Our clinical statement includes tables for sequencing and copy number variants that include basic variant information (genomic coordinates, HGVS nomenclature, zygosity, allele frequencies, in silico predictions, OMIM phenotypes and classification of the variant). In addition, the statement includes detailed descriptions of the variant, gene and phenotype(s) including the role of the specific gene in human disease, the mutation profile, information about the gene’s variation in population cohorts and detailed information about related phenotypes. We also provide links to the references used, congress abstracts and mutation databases to help our customers further evaluate the reported findings if desired. The conclusion summarizes all of the existing information and provides our rationale for the classification of the variant.

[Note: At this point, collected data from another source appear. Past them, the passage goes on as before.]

`src/rtl/mcx_pkg.sv`:
```
package mcx_pkg;
  typedef enum logic [2:0] {
    REG_DATA = 3'd0,
    REG_CMD  = 3'd1,
    REG_STAT = 3'd2,
    REG_IEN  = 3'd3,
    REG_IDIS = 3'd4,
    REG_MASK = 3'd5
  } reg_addr_e;

  localparam int NUM_SRC   = 8;
  localparam int ST_END    = 0;
  localparam int ST_DRQ    = 1;
  localparam int ST_CARD   = 2;
  localparam int ST_CRC    = 3;
  localparam int ST_TOUT   = 4;
  localparam int ST_DET    = 5;
  localparam int ST_OVR    = 6;
  localparam int ST_UDR    = 7;
  localparam int DIR_BIT   = 31;
endpackage

```
`src/rtl/mcx_fifo.sv`:
```
module mcx_fifo #(
  parameter int DATA_W = 64,
  parameter int DEPTH  = 4,
  localparam int PTR_W = (DEPTH > 1) ? $clog2(DEPTH) : 1,
  localparam int LVL_W = $clog2(DEPTH + 1)
) (
  input  logic              clk_i,
  input  logic              rst_ni,
  input  logic              flush_i,
  input  logic              push_i,
  input  logic [DATA_W-1:0] wdata_i,
  input  logic              pop_i,
  output logic [DATA_W-1:0] rdata_o,
  output logic              full_o,
  output logic              empty_o,
  output logic [LVL_W-1:0]  level_o
);
  logic [DATA_W-1:0] mem [DEPTH];
  logic [PTR_W-1:0]  wr_ptr, rd_ptr;
  logic [LVL_W-1:0]  level;
  logic              do_push, do_pop;

  assign full_o  = (level == LVL_W'(DEPTH));
  assign empty_o = (level == '0);
  assign level_o = level;
  assign do_push = push_i && !full_o && !flush_i;
  assign do_pop  = pop_i && !empty_o && !flush_i;
  assign rdata_o = mem[rd_ptr];

  function automatic logic [PTR_W-1:0] inc_ptr(logic [PTR_W-1:0] p);
    return (p == PTR_W'(DEPTH - 1)) ? '0 : p + 1'b1;
  endfunction

  always_ff @(posedge clk_i) begin
    if (do_push) mem[wr_ptr] <= wdata_i;
  end

  always_ff @(posedge clk_i or negedge rst_ni) begin
    if (!rst_ni) begin
      wr_ptr <= '0;
      rd_ptr <= '0;
      level  <= '0;
    end else if (flush_i) begin
      wr_ptr <= '0;
      rd_ptr <= '0;
      level  <= '0;
    end else begin
      if (do_push) wr_ptr <= inc_ptr(wr_ptr);
      if (do_pop)  rd_ptr <= inc_ptr(rd_ptr);
      case ({do_push, do_pop})
        2'b10:   level <= level + 1'b1;
        2'b01:   level <= level - 1'b1;
        default: level <= level;
      endcase
    end
  end
endmodule

```
`src/rtl/mcx_req_ctrl.sv`:
```
module mcx_req_ctrl #(
  parameter int SIZE_W = 16,
  parameter int WORD_BYTES = 8,
  localparam int LOW_W = $clog2(WORD_BYTES)
) (
  input  logic              clk_i,
  input  logic              rst_ni,
  input  logic              start_i,
  input  logic              abort_i,
  input  logic [SIZE_W-LOW_W-1:0] size_words_i,
  input  logic              word_done_i,
  input  logic              dir_wr_i,
  input  logic              full_i,
  input  logic              empty_i,
  output logic              req_o,
  output logic              req_rise_o,
  output logic [SIZE_W-1:0] remain_o
);
  logic [SIZE_W-1:0] remain;
  logic              req_q;
  logic              room;

  assign room       = dir_wr_i ? !full_i : !empty_i;
  assign req_o      = (remain != '0) && room;
  assign req_rise_o = req_o && !req_q;
  assign remain_o   = remain;

  always_ff @(posedge clk_i or negedge rst_ni) begin
    if (!rst_ni) begin
      remain <= '0;
      req_q  <= 1'b0;
    end else begin
      req_q <= req_o;
      if (abort_i)
        remain <= '0;
      else if (start_i)
        remain <= {size_words_i, {LOW_W{1'b0}}};
      else if (word_done_i && remain != '0)
        remain <= remain - SIZE_W'(WORD_BYTES);
    end
  end
endmodule

```
`src/rtl/mcx_irq.sv`:
```
module mcx_irq #(
  parameter int NSRC = 8,
  parameter int KEEP_BIT = 1
) (
  input  logic            clk_i,
  input  logic            rst_ni,
  input  logic [NSRC-1:0] set_i,
  input  logic            keep_clr_i,
  input  logic            stat_rd_i,
  input  logic            ien_we_i,
  input  logic            idis_we_i,
  input  logic [NSRC-1:0] wdata_i,
  output logic [NSRC-1:0] status_o,
  output logic [NSRC-1:0] mask_o,
  output logic            irq_o
);
  logic [NSRC-1:0] status, mask;
  logic [NSRC-1:0] status_nx, mask_nx;

  always_comb begin
    for (int i = 0; i < NSRC; i++) begin
      status_nx[i] = status[i];
      if (i == KEEP_BIT) begin
        if (keep_clr_i) status_nx[i] = 1'b0;
      end else if (stat_rd_i) begin
        status_nx[i] = 1'b0;
      end
      if (set_i[i]) status_nx[i] = 1'b1;
    end
  end

  always_comb begin
    mask_nx = mask;
    if (ien_we_i)  mask_nx = mask_nx | wdata_i;
    if (idis_we_i) mask_nx = mask_nx & ~wdata_i;
  end

  always_ff @(posedge clk_i or negedge rst_ni) begin
    if (!rst_ni) begin
      status <= '0;
      mask   <= '0;
    end else begin
      status <= status_nx;
      mask   <= mask_nx;
    end
  end

  assign status_o = status;
  assign mask_o   = mask;
  assign irq_o    = |(status & mask);
endmodule

```
`src/rtl/mc_xfer_buf.sv`:
```
module mc_xfer_buf
  import mcx_pkg::*;
#(
  parameter int DATA_W = 64,
  parameter int DEPTH  = 4,
  parameter int SIZE_W = 16,
  localparam int WORD_BYTES = DATA_W / 8,
  localparam int LOW_W = $clog2(WORD_BYTES),
  localparam int LVL_W = $clog2(DEPTH + 1)
) (
  input  logic              clk_i,
  input  logic              rst_ni,
  input  logic              bus_sel_i,
  input  logic              bus_we_i,
  input  logic [2:0]        bus_addr_i,
  input  logic [DATA_W-1:0] bus_wdata_i,
  output logic [DATA_W-1:0] bus_rdata_o,
  output logic              dma_req_o,
  output logic              irq_o,
  input  logic              eng_start_i,
  input  logic              eng_abort_i,
  input  logic              eng_end_i,
  input  logic              eng_crc_err_i,
  input  logic              eng_tout_i,
  input  logic              card_irq_i,
  input  logic              card_det_i,
  input  logic              eng_wvalid_i,
  input  logic [DATA_W-1:0] eng_wdata_i,
  output logic              eng_wready_o,
  output logic              eng_rvalid_o,
  output logic [DATA_W-1:0] eng_rdata_o,
  input  logic              eng_rready_i
);
  logic [SIZE_W-1:0]  cmd_size;
  logic               dir_wr;
  logic               data_acc, data_wr, data_rd;
  logic               stat_rd, ien_we, idis_we, cmd_we;
  logic               fifo_push, fifo_pop, fifo_full, fifo_empty, flush;
  logic [DATA_W-1:0]  fifo_wdata, fifo_head;
  logic [LVL_W-1:0]   fifo_level;
  logic               bus_push_ok, bus_pop_ok, overrun, underrun;
  logic               req, req_rise;
  logic [SIZE_W-1:0]  remain;
  logic [NUM_SRC-1:0] ev_set, status, mask;

  assign data_acc = bus_sel_i && bus_addr_i == REG_DATA;
  assign data_wr  = data_acc && bus_we_i && dir_wr;
  assign data_rd  = data_acc && !bus_we_i && !dir_wr;
  assign cmd_we   = bus_sel_i && bus_we_i && bus_addr_i == REG_CMD;
  assign stat_rd  = bus_sel_i && !bus_we_i && bus_addr_i == REG_STAT;
  assign ien_we   = bus_sel_i && bus_we_i && bus_addr_i == REG_IEN;
  assign idis_we  = bus_sel_i && bus_we_i && bus_addr_i == REG_IDIS;

  always_ff @(posedge clk_i or negedge rst_ni) begin
    if (!rst_ni) begin
      cmd_size <= '0;
      dir_wr   <= 1'b0;
    end else if (cmd_we) begin
      cmd_size <= bus_wdata_i[SIZE_W-1:0];
      dir_wr   <= bus_wdata_i[DIR_BIT];
    end
  end

  // Direction picks which side feeds and which side drains the FIFO.
  assign bus_push_ok  = data_wr && !fifo_full;
  assign bus_pop_ok   = data_rd && !fifo_empty;
  assign overrun      = data_wr && fifo_full;
  assign underrun     = data_rd && fifo_empty;
  assign eng_wready_o = !dir_wr && !fifo_full;
  assign eng_rvalid_o = dir_wr && !fifo_empty;
  assign eng_rdata_o  = fifo_head;
  assign fifo_push    = dir_wr ? bus_push_ok : (eng_wvalid_i && eng_wready_o);
  assign fifo_pop     = dir_wr ? (eng_rready_i && eng_rvalid_o) : bus_pop_ok;
  assign fifo_wdata   = dir_wr ? bus_wdata_i : eng_wdata_i;
  assign flush        = eng_start_i || eng_abort_i;

  mcx_fifo #(.DATA_W(DATA_W), .DEPTH(DEPTH)) u_fifo (
    .clk_i   (clk_i),
    .rst_ni  (rst_ni),
    .flush_i (flush),
    .push_i  (fifo_push),
    .wdata_i (fifo_wdata),
    .pop_i   (fifo_pop),
    .rdata_o (fifo_head),
    .full_o  (fifo_full),
    .empty_o (fifo_empty),
    .level_o (fifo_level)
  );

  mcx_req_ctrl #(.SIZE_W(SIZE_W), .WORD_BYTES(WORD_BYTES)) u_req (
    .clk_i        (clk_i),
    .rst_ni       (rst_ni),
    .start_i      (eng_start_i),
    .abort_i      (eng_abort_i),
    .size_words_i (cmd_size[SIZE_W-1:LOW_W]),
    .word_done_i  (bus_push_ok || bus_pop_ok),
    .dir_wr_i     (dir_wr),
    .full_i       (fifo_full),
    .empty_i      (fifo_empty),
    .req_o        (req),
    .req_rise_o   (req_rise),
    .remain_o     (remain)
  );

  always_comb begin
    ev_set          = '0;
    ev_set[ST_END]  = eng_end_i && !eng_crc_err_i && !eng_tout_i;
    ev_set[ST_DRQ]  = req_rise;
    ev_set[ST_CARD] = card_irq_i;
    ev_set[ST_CRC]  = eng_end_i && eng_crc_err_i;
    ev_set[ST_TOUT] = eng_end_i && eng_tout_i;
    ev_set[ST_DET]  = card_det_i;
    ev_set[ST_OVR]  = overrun;
    ev_set[ST_UDR]  = underrun;
  end

  mcx_irq #(.NSRC(NUM_SRC), .KEEP_BIT(ST_DRQ)) u_irq (
    .clk_i      (clk_i),
    .rst_ni     (rst_ni),
    .set_i      (ev_set),
    .keep_clr_i (data_acc),
    .stat_rd_i  (stat_rd),
    .ien_we_i   (ien_we),
    .idis_we_i  (idis_we),
    .wdata_i    (bus_wdata_i[NUM_SRC-1:0]),
    .status_o   (status),
    .mask_o     (mask),
    .irq_o      (irq_o)
  );

  assign dma_req_o = req;

  always_comb begin
    bus_rdata_o = '0;
    unique case (bus_addr_i)
      REG_DATA: if (!dir_wr) bus_rdata_o = fifo_head;
      REG_CMD: begin
        bus_rdata_o[SIZE_W-1:0] = cmd_size;
        bus_rdata_o[DIR_BIT]    = dir_wr;
      end
      REG_STAT: bus_rdata_o[NUM_SRC-1:0] = status;
      REG_MASK: bus_rdata_o[NUM_SRC-1:0] = mask;
      default:  bus_rdata_o = '0;
    endcase
  end
endmodule

```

Identification of pathogenic or likely pathogenic variants in dominant disorders or their combinations in different alleles in recessive disorders are considered molecular confirmation of the clinical diagnosis. In these cases, family member testing can be used for risk stratification within the family. In the case of variants of uncertain significance (VUS), we do not recommend family member risk stratification based on the VUS result. Furthermore, in the case of VUS, we do not recommend the use of genetic information in patient management or genetic counseling. For eligible cases, Blueprint Genetics offers a no charge service to investigate the role of reported VUS (VUS Clarification Service).

Our interpretation team analyzes millions of variants from thousands of individuals with rare diseases. Thus, our database, and our understanding of variants and related phenotypes, is growing by leaps and bounds. Our laboratory is therefore well positioned to re-classify previously reported variants as new information becomes available. If a variant previously reported by Blueprint Genetics is re-classified, our laboratory will issue a follow-up statement to the original ordering health care provider at no additional cost.